Your answer must be an exact transcription of the lines from the line with "nets = 6108" through the final line of the data.

——————

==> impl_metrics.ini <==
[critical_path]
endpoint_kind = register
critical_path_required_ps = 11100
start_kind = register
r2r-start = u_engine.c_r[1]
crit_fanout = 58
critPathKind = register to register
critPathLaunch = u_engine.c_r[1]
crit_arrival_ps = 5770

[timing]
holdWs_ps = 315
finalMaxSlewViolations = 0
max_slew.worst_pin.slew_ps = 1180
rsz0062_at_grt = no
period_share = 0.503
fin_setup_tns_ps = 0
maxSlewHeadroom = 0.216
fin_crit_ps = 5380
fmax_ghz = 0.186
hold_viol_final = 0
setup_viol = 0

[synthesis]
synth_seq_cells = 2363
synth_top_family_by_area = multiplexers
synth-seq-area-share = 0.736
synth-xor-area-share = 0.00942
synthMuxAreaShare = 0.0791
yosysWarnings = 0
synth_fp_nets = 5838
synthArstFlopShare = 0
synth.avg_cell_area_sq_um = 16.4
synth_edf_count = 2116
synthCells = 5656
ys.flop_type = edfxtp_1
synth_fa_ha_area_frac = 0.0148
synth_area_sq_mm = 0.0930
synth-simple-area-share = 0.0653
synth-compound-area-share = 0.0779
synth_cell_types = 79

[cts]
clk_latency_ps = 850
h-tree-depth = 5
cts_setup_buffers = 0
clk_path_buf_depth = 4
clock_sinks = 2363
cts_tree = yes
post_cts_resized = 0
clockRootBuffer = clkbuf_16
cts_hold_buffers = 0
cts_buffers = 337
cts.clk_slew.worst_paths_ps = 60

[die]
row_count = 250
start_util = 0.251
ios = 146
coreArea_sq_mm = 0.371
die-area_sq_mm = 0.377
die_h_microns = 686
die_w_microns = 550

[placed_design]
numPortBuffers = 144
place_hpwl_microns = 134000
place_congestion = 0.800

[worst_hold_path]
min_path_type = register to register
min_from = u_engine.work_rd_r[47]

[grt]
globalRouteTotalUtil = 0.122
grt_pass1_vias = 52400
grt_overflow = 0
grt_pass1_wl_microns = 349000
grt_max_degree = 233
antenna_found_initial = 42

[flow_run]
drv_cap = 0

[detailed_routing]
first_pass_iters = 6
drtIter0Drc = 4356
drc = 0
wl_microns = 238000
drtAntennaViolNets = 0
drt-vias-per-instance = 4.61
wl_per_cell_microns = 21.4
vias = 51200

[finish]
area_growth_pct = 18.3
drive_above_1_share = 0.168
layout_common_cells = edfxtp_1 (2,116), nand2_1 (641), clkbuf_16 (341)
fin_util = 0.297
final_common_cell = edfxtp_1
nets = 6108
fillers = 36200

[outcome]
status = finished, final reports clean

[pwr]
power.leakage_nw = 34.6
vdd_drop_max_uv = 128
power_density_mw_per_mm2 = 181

——————

*Task result*:
nets = 6108
fillers = 36200

[outcome]
status = finished, final reports clean

[pwr]
power.leakage_nw = 34.6
vdd_drop_max_uv = 128
power_density_mw_per_mm2 = 181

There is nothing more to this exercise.